WOLFSON PRIZE: THE SHORTLIST
JENS NORDVIG
Nomura Securities
Jens and his colleague Nick Firoozye argue the treatment of foreign law debt contracts is of crucial importance because there is around €10 trillion outstanding. Their essay says debt contracts falling under national or local law should be redenominated into a new currency, while debt contracts falling under foreign law should be redenominated into a new European Currency Unit. He thinks an open discussion of the process will calm, rather than panic, markets – “knowing nothing about what happens to assets after a break-up is often worse than not talking about it,” he told City A.M.
NEIL RECORD
Record Currency Management
Former Bank of England economist Neil Record argues that if any country leaves the euro, the entire euro must be dissolved. He writes that the moment one country leaves the euro, the view that the currency union is “permanent” becomes untenable, giving markets the ammunition to undermine structural weaknesses elsewhere. Record’s focus is administrative, and he advocates the establishment of a secret Franco-German committee which would set out a detailed week-by-week timetable for the break-up, including the return of powers to national central banks.
CATHERINE DOBBS
Private investor
Former NatWest and Gartmore analyst Catherine Dobbs proposes the creation of new currencies, with each country allocated balances based on the stock of money held in each of the countries in the new currency areas. She hopes the scheme would disincentivise capital flight and reduce defaults. Indeed, if the plan was adopted she believes it would reduce capital flight, increasing the Eurozone’s stability and so making a break-up less likely. Her aim to reverse the process by which the Eurozone was created was praised as “original, insightful, elegant and persuasive” by the judging panel.
ROGER BOOTLE
Capital Economics
Roger Bootle and his team focused on competitiveness, which he believes is the main problem – “debt and deficits are just the symptoms.” Their focus is how to achieve a fall in real wages and prices with the minimum disruption. They propose government and consumer debt be redenominated deploying the “lex monetae” principle – in other words, that each country determines the currency applicable under its laws.
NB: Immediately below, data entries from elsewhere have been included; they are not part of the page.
This design comes from an exercise in tuning for small area on the open sky130 flow, not from production work. At most, simulation tests tie the RTL to the original design; equivalence was not proved. No activity file was given, so power comes from the tool's default toggle rates.

== run a ==
==> flow/design.v (excerpt) <==
module dstu_mac_pad (
    input  wire        clk,
    input  wire        rst,
    input  wire [1:0]  macsel,
    input  wire        cmd_valid,
    output wire        cmd_ready,
    input  wire [31:0] cmd_word,
    input  wire [31:0] cmd_arg0,
    input  wire [31:0] cmd_arg1,
    input  wire [31:0] cmd_arg2,
    output wire        rsp_valid,
    output wire [2:0]  rsp_err,
    output wire [31:0] rsp_ret,
    input  wire [2:0]  sr_sel,
    output reg  [31:0] sr_data,
    output wire [31:0] kb_addr,
    input  wire [7:0]  kb_data,
    output wire [31:0] ib_addr,
    input  wire [7:0]  ib_data,
    output wire        ob_we,
    output wire [31:0] ob_addr,
    output wire [7:0]  ob_data,
    output wire [1:0]  eng_cfg,
    input  wire [7:0]  eng_blklen,
    output wire        eng_abs_valid,
    output reg  [7:0]  eng_abs_byte,
    input  wire        eng_abs_ready,
    output wire        eng_reset,
    output wire        eng_final,
    input  wire        eng_dig_valid,
    input  wire [7:0]  eng_dig_byte,
    output wire        eng_dig_ready
);
For scale: ~2000 cells after synthesis, roughly 0.022 mm^2 of cells after synthesis.
==> flow/config.mk <==
export PLATFORM = sky130hd
export DESIGN_NAME = dstu_mac_pad
export DESIGN_NICKNAME = dstu_mac_pad
export VERILOG_FILES = /design/flow/design.v
export SDC_FILE = /design/flow/constraint.sdc
export NUM_CORES = 4
export LEC_CHECK = 0
export CAP_MARGIN = 20
export CORE_MARGIN = 2
export CORE_UTILIZATION = 60
export SLEW_MARGIN = 20
==> flow/constraint.sdc <==
create_clock -name core_clock -period 10.0 [get_ports {clk}]
set_input_delay 2.0000 -clock core_clock [delete_from_list [all_inputs] [get_ports {clk}]]
set_output_delay 2.0000 -clock core_clock [all_outputs]
set_load 0.01 [all_outputs]
standard.sh (not shown) runs the stock make flow with config.mk's settings and CLKGATE_MAP_FILE= SYNTH_SCRIPT=/design/flow/synth_recipe.tcl, a recipe that flattens the netlist after the stock synthesis.
==> flow/flow/run.sh <==
#!/bin/bash
# Layout flow: the standard ORFS flow (standard.sh) with these changes in
# how the layout is built:
#  * synthesis: the standard script, but Yosys's abc runs its default
#    area-oriented mapping script instead of ORFS's speed script (the
#    registers come out of dfflibmap before abc, so they are unchanged);
#  * port buffers use the smallest buffer cell (buf_1);
#  * clock tree synthesis without dummy loads, clkbuf_16 with larger clusters.
# ORFS writes each tool's log under orfs/logs/; make's output goes to flow.log.
set -euo pipefail
here=$(pwd)
cat flow/abc_plain.tcl synth_recipe.tcl > "$here/synth_area.tcl"
export BUFFER_PORTS_ARGS="-buffer_cell sky130_fd_sc_hd__buf_1"
export CTS_ARGS="-sink_clustering_enable -repair_clock_nets -dont_use_dummy_load -buf_list {sky130_fd_sc_hd__clkbuf_16} -sink_clustering_size 25 -sink_clustering_max_diameter 100"
bash standard.sh SYNTH_SCRIPT="$here/synth_area.tcl" finish > flow.log 2>&1
==> flow/flow/abc_plain.tcl <==
# Run Yosys's abc with its default mapping script: drop the -script, -D and
# -constr arguments that ORFS's synth.tcl passes, keep the liberty and
# dont_use arguments.
proc abc {args} {
  set keep {}
  set skip 0
  foreach a $args {
    if {$skip} { set skip 0; continue }
    if {$a in {-script -D -constr}} { set skip 1; continue }
    lappend keep $a
  }
  yosys abc {*}$keep
}
Input changes introduced in run b (baseline for comparison: run a):
--- a/flow/design.v
+++ b/flow/design.v
@@ -71,25 +71,26 @@
     wire [7:0]  c_opc = cmd_word[7:0];
     wire [7:0]  c_mod = cmd_word[15:8];
     wire [15:0] c_rsv = cmd_word[31:16];
     wire c_legal = (c_rsv == 16'd0) &&
                    ((c_opc == OP_INIT) ||
                     ((c_opc >= OP_UPDB) && (c_opc <= OP_GETNAME) && (c_mod == 8'd0)));
     wire        c_updm = (c_opc[2:0] == 3'd3);
     wire [31:0] c_addend = c_updm ? cmd_arg2 : {25'd0, macsize};
-    wire [32:0] c_end = {1'b0, cmd_arg1} + {1'b0, c_addend};
-    wire [33:0] c_gt;
-    assign c_gt[0] = 1'b0;
+    wire [31:0] c_t = cmd_arg1 ^ c_addend ^ ~cmd_arg0;
+    wire [31:0] c_k = (cmd_arg1 & c_addend) | (cmd_arg1 & ~cmd_arg0) | (c_addend & ~cmd_arg0);
+    wire [32:0] c_c;
+    assign c_c[0] = 1'b0;
     genvar gc;
     generate for (gc = 0; gc < 32; gc = gc + 1) begin : g_cmp
-        assign c_gt[gc+1] = (c_end[gc] & ~cmd_arg0[gc]) | (c_end[gc] & c_gt[gc]) | (~cmd_arg0[gc] & c_gt[gc]);
+        wire kin = (gc == 0) ? 1'b0 : c_k[gc-1];
+        assign c_c[gc+1] = (c_t[gc] & kin) | (c_t[gc] & c_c[gc]) | (kin & c_c[gc]);
     end endgenerate
-    assign c_gt[33] = c_end[32] | c_gt[32];
-    wire        c_lenerr = c_gt[33];
+    wire        c_lenerr = c_c[32] | c_k[31];
     wire        keyed = (fsm == KEYED);
     reg         lenerr_q, chk_fin;
     always @(posedge clk) begin
         lenerr_q <= c_lenerr;
         if (state == S_IDLE)
             chk_fin <= (c_opc[2:0] == 3'd4);
     end
     reg  [2:0]  c_err;
@@ -222,28 +223,38 @@
     genvar gi;
     generate for (gi = 1; gi < 64; gi = gi + 1) begin : g_cones
         assign cnt_ones[gi] = cnt_ones[gi-1] & cnt[gi-1];
     end endgenerate
     always @(posedge clk)
         cnt <= (cnt ^ (cnt_ones & {64{msg_fire}})) & {64{~cnt_clr}};
     wire a_clr = st_iwait || (st_iload && a[6]);
     wire a_inc = st_iload || ((st_iabs || st_uabs) && abs_fire) || ob_we;
-    wire [31:0] a_plus = a + 32'd1;
+    wire        st_chk = (state == S_CHK);
+    wire [31:0] a_opb  = st_chk ? e : 32'd1;
+    wire [32:0] a_cy;
+    assign a_cy[0] = 1'b0;
+    genvar ga;
+    generate for (ga = 0; ga < 32; ga = ga + 1) begin : g_add
+        assign a_cy[ga+1] = (a[ga] & a_opb[ga]) | (a[ga] & a_cy[ga]) | (a_opb[ga] & a_cy[ga]);
+    end endgenerate
+    wire [31:0] a_plus = a ^ a_opb ^ a_cy[31:0];
     always @(posedge clk) begin
         if (st_idle)
             a <= {cmd_arg1[31:8], (op == 3'd2) ? cmd_arg0[7:0] : cmd_arg1[7:0]};
         else if (a_clr)
             a[8:0] <= 9'd0;
         else if (a_inc)
             a <= a_plus;
     end
     always @(posedge clk)
         if (st_idle)
-            e <= c_end[31:0];
+            e <= c_addend;
+        else if (st_chk)
+            e <= a_plus;
         else if (st_iwait)
             e[7:0] <= {1'b0, klen};
         else if (st_iabs && abs_fire && !kr[7])
             e[7:0] <= kr - 8'd1;
     wire chk_go  = (state == S_CHK) && !lenerr_q && keyed;
     wire dc_ld_b = (acc_ok && (op == 3'd1)) || (chk_go && chk_fin && (dc < 8'd12)) ||
                    (dc_last && abs_fire && (st_iabs || st_uabs || st_updb));
     wire dc_ld_k = dc_last && abs_fire && st_fpad;
==> run summary <==
To summarise run b: no stage aborted, but the layout did not pass its checks, failing on negative setup slack. Compared to run a, the router laid down less metal wire for run b. Diff run a -> run b | gate count of the mapped netlist | down by a few percent. Comparing run b and run a, global-route usage is higher on run a. Higher combinational fraction of design power goes to run b over run a. Per-cell via count in the routed design delta for run b relative to run a: about 0.7% lower. NOTE: global-route track usage on met2 in run b exceeds that of run a. Delta (run b minus run a): synthesized area held; wire length of the first global-routing pass went down 1.5%. Re maximum ir drop on the vdd rail: run b is about 18% down on run a.
Only the layout flow was run in run b; the RTL was not checked for function there.
Background: an optimization exercise with open tools, aiming at small area, a short achievable clock period and few clock cycles per item. Do not read the settings as production practice. Function was checked by simulation only, so behaviour that the tests miss may differ from the original. Power and IR drop assume default switching activity.

## v36
==> flow/design.v <==
module bitwriter_unit (
  input             clk,
  input             rst,
  input             cmd_valid,
  output            cmd_ready,
  input      [7:0]  cmd_op,
  input      [63:0] cmd_arg0,
  input      [31:0] cmd_arg1,
  output            m_valid,
  output     [7:0]  m_data,
  input             m_ready,
  input      [1:0]  m_resp,
  input      [63:0] m_pos,
  input      [63:0] m_len,
  input             m_seekable,
  output reg        m_close,
  output            l_valid,
  output     [7:0]  l_data,
  input             l_ready,
  input      [1:0]  l_resp,
  input      [63:0] l_pos,
  input      [63:0] l_len,
  input             l_seekable,
  output reg        l_close,
  output            rsp_valid,
  output     [3:0]  rsp_status,
  output     [63:0] rsp_res
);
  localparam ST_OK       = 4'd0;
  localparam ST_EOS      = 4'd1;
  localparam ST_INVALID  = 4'd3;
  localparam ST_ILLSTATE = 4'd4;
  localparam ST_IOERR    = 4'd6;
  localparam ST_ILLCMD   = 4'd7;
  localparam ST_NOTSUPP  = 4'd8;
  reg        att_m, att_l;
  reg [7:0]  buf_m, buf_l;
  reg [3:0]  cur_m, cur_l;
  reg        busy;        
  reg        e_l;         
  reg        e_rep;       
  reg        e_x;         
  reg [2:0]  e_m;         
  reg [2:0]  e_r;         
  reg [63:0] e_dat;       
  reg [7:0]  e_head;      
  reg [3:0]  e_cur;       
  reg        e_first;     
  reg        e_flush;     
  reg        e_close;     
  reg        r_valid;
  reg [3:0]  r_status;
  reg        r_l;         
  reg        r_len;       
  wire       e_rdy  = e_l ? l_ready : m_ready;
  wire [1:0] e_resp = e_l ? l_resp  : m_resp;
  wire [27:0] e_q   = e_dat[27:0];
  wire       e_last = e_rep ? (e_x ? (e_q == 28'd0) : (e_q == 28'd1)) : (e_m == 3'd0);
  wire [71:0] e_ext = {8'd0, e_dat};
  wire [15:0] e_win = e_ext[{e_m, 3'b000} +: 16];
  wire [15:0] e_sh  = e_win >> e_r;
  wire [7:0] e_byte = e_rep ? {8{e_dat[28]}} : e_sh[7:0];
  wire [7:0] e_low  = e_flush ? 8'h00 : (8'hFF >> e_cur);
  wire [7:0] x_byte = e_first ? (e_head | (e_byte & e_low)) : e_byte;
  wire e_go   = busy && e_rdy;
  wire e_fail = e_go && (e_resp != 2'd0);
  wire e_done = e_go && (e_resp == 2'd0) && e_last;
  assign m_valid = busy && !e_l;
  assign l_valid = busy && e_l;
  assign m_data  = x_byte;
  assign l_data  = {x_byte[0], x_byte[1], x_byte[2], x_byte[3],
                    x_byte[4], x_byte[5], x_byte[6], x_byte[7]};
  assign cmd_ready = !busy || (e_done && !e_close);
  wire   acc       = cmd_valid && cmd_ready;
  wire        u      = (cmd_op[7:4] == 4'h5);
  wire [3:0]  fn     = cmd_op[3:0];
  wire        op_ok  = ((cmd_op[7:4] == 4'h3) || u) && (fn <= 4'd8);
  wire        att    = u ? att_l : att_m;
  wire [7:0]  wbuf   = u ? buf_l : buf_m;
  wire [3:0]  wcur   = u ? cur_l : cur_m;
  wire        seek   = u ? l_seekable : m_seekable;
  wire        f_open  = (fn == 4'd0);
  wire        f_bit   = (fn == 4'd1);
  wire        f_b32   = (fn == 4'd2);
  wire        f_b64   = (fn == 4'd3);
  wire        f_rep   = (fn == 4'd4);
  wire        f_pos   = (fn == 4'd5) || (fn == 4'd6);
  wire        f_write = f_bit || f_b32 || f_b64 || f_rep;
  wire        f_fl    = (fn == 4'd7) || (fn == 4'd8);
  wire        neg     = cmd_arg1[31];
  wire        bad     = (f_b32 && (neg || (cmd_arg1[30:5] != 26'd0))) ||
                        (f_b64 && (neg || (cmd_arg1[30:6] != 25'd0))) ||
                        (f_rep && neg);
  wire        zero    = !f_bit && (cmd_arg1 == 32'd0);
  wire        rep     = f_bit || f_rep;
  wire        v       = cmd_arg0[0];
  wire [2:0]  nl      = f_bit ? 3'd1 : cmd_arg1[2:0];
  wire [27:0] nh      = f_bit ? 28'd0 : cmd_arg1[30:3];
  wire [3:0]  s       = {1'b0, wcur[2:0]} + {1'b0, nl};
  wire [2:0]  r       = s[2:0];
  wire        k0      = !s[3] && (nh == 28'd0);
  wire        w_go    = op_ok && att && f_write && !bad && !zero && !wcur[3];
  wire        fl_go   = op_ok && att && f_fl;
  wire        emit    = (w_go && !k0) || (fl_go && (wcur != 4'd0));
  wire [7:0]  topr    = ~(8'hFF >> r);
  wire [7:0]  topc    = ~(8'hFF >> wcur[2:0]);
  wire [7:0]  tbits   = rep ? {8{v}} : (cmd_arg0[7:0] << (4'd8 - {1'b0, r}));
  wire [7:0]  nbuf    = k0 ? (wbuf | (tbits & topr & ~topc)) : (tbits & topr);
  reg [3:0] st;
  always @* begin
    if (!op_ok)               st = ST_ILLCMD;
    else if (f_open)          st = ST_OK;
    else if (!att)            st = ST_ILLSTATE;
    else if (f_write) begin
      if (bad)                st = ST_INVALID;
      else if (zero)          st = ST_OK;
      else if (wcur[3])       st = ST_ILLSTATE;
      else                    st = ST_OK;
    end
    else if (f_pos && !seek)  st = ST_NOTSUPP;
    else                      st = ST_OK;
  end
  wire        e_res = e_fail || (e_done && !e_close);
  assign rsp_valid  = r_valid || e_res;
  assign rsp_status = e_res ? (e_fail ? (e_resp[1] ? ST_IOERR : ST_EOS) : ST_OK) : r_status;
  wire [63:0] rp    = r_l ? (r_len ? l_len : l_pos) : (r_len ? m_len : m_pos);
  wire [3:0]  rcur  = r_l ? cur_l : cur_m;
  assign rsp_res    = {rp[60:0] + {60'd0, rcur[3]}, rcur[2:0]};
  always @(posedge clk) begin
    if (rst) begin
      att_m <= 1'b0; buf_m <= 8'd0; cur_m <= 4'd0;
      att_l <= 1'b0; buf_l <= 8'd0; cur_l <= 4'd0;
      busy    <= 1'b0;
      r_valid <= 1'b0;
      m_close <= 1'b0;
      l_close <= 1'b0;
    end else begin
      r_valid <= 1'b0;
      m_close <= 1'b0;
      l_close <= 1'b0;
      if (e_go) begin
        e_first <= 1'b0;
        e_m     <= e_m - 3'd1;
        e_x     <= 1'b0;
        if (e_rep && !e_x) e_dat[27:0] <= e_q - 28'd1;
        if (e_fail || e_last) busy <= 1'b0;
        if (e_fail) begin
          if (e_l) begin att_l <= 1'b1; buf_l <= x_byte; cur_l <= e_flush ? e_cur : 4'd8; end
          else     begin att_m <= 1'b1; buf_m <= x_byte; cur_m <= e_flush ? e_cur : 4'd8; end
        end else if (e_last && e_close) begin
          r_valid  <= 1'b1;
          r_status <= ST_OK;
          if (e_l) l_close <= 1'b1; else m_close <= 1'b1;
        end
      end
      if (acc) begin
        r_valid  <= !emit;
        r_status <= st;
        r_l      <= u;
        r_len    <= fn[1];
        if (emit) begin
          busy    <= 1'b1;
          e_l     <= u;
          e_rep   <= rep && !fl_go;
          e_x     <= s[3];
          e_m     <= fl_go ? 3'd0 : (nh[2:0] - {2'd0, !s[3]});
          e_r     <= r;
          e_dat   <= (rep && !fl_go) ? {cmd_arg0[63:29], v, nh} : cmd_arg0;
          e_head  <= wbuf;
          e_cur   <= wcur;
          e_first <= 1'b1;
          e_flush <= fl_go;
          e_close <= fn[3];
        end
        if (op_ok) begin
          if (f_open) begin
            if (u) begin att_l <= 1'b1; buf_l <= 8'd0; cur_l <= 4'd0; end
            else   begin att_m <= 1'b1; buf_m <= 8'd0; cur_m <= 4'd0; end
          end else if (w_go) begin
            if (u) begin buf_l <= nbuf; cur_l <= {1'b0, r}; end
            else   begin buf_m <= nbuf; cur_m <= {1'b0, r}; end
          end else if (fl_go) begin
            if (u) begin att_l <= 1'b0; buf_l <= 8'd0; cur_l <= 4'd0; end
            else   begin att_m <= 1'b0; buf_m <= 8'd0; cur_m <= 4'd0; end
            if (wcur == 4'd0 && fn[3]) begin
              if (u) l_close <= 1'b1; else m_close <= 1'b1;
            end
          end
        end
      end
    end
  end
endmodule
Settings: LEC_CHECK=0, CAP_MARGIN=20, CORE_MARGIN=2, CORE_UTILIZATION=40, SLEW_MARGIN=20; clock period 5.0 ns.
run.sh (not shown) runs the stock make flow with config.mk's settings and CLKGATE_MAP_FILE= SYNTH_SCRIPT=/design/flow/synth_recipe.tcl, a recipe that flattens the netlist after the stock synthesis.
Testbench counts of v36, summed over its fixed seeds: cycles 7,958, items 4,000.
However, it proposes leaving corporate contracts to be determined by courts (in a few cases contracts will be interpreted in terms of national currency; in most in the euro).
JONATHAN TEPPER
Variant Perception
Author, research group editor and hedge fund portfolio manager Jonathan Tepper contends that currency exits and devaluations are often expected to lead to “Armageddon” but rarely do. Looking to other examples of countries leaving currency unions in the past, he argues it should not be too difficult for a country to exit the Eurozone over a weekend, perhaps with a few extra bank holidays. His paper argues that the real issues are not created by the exit process itself, but by the needs that motivate the exit — the need for Eurozone periphery countries to default and devalue.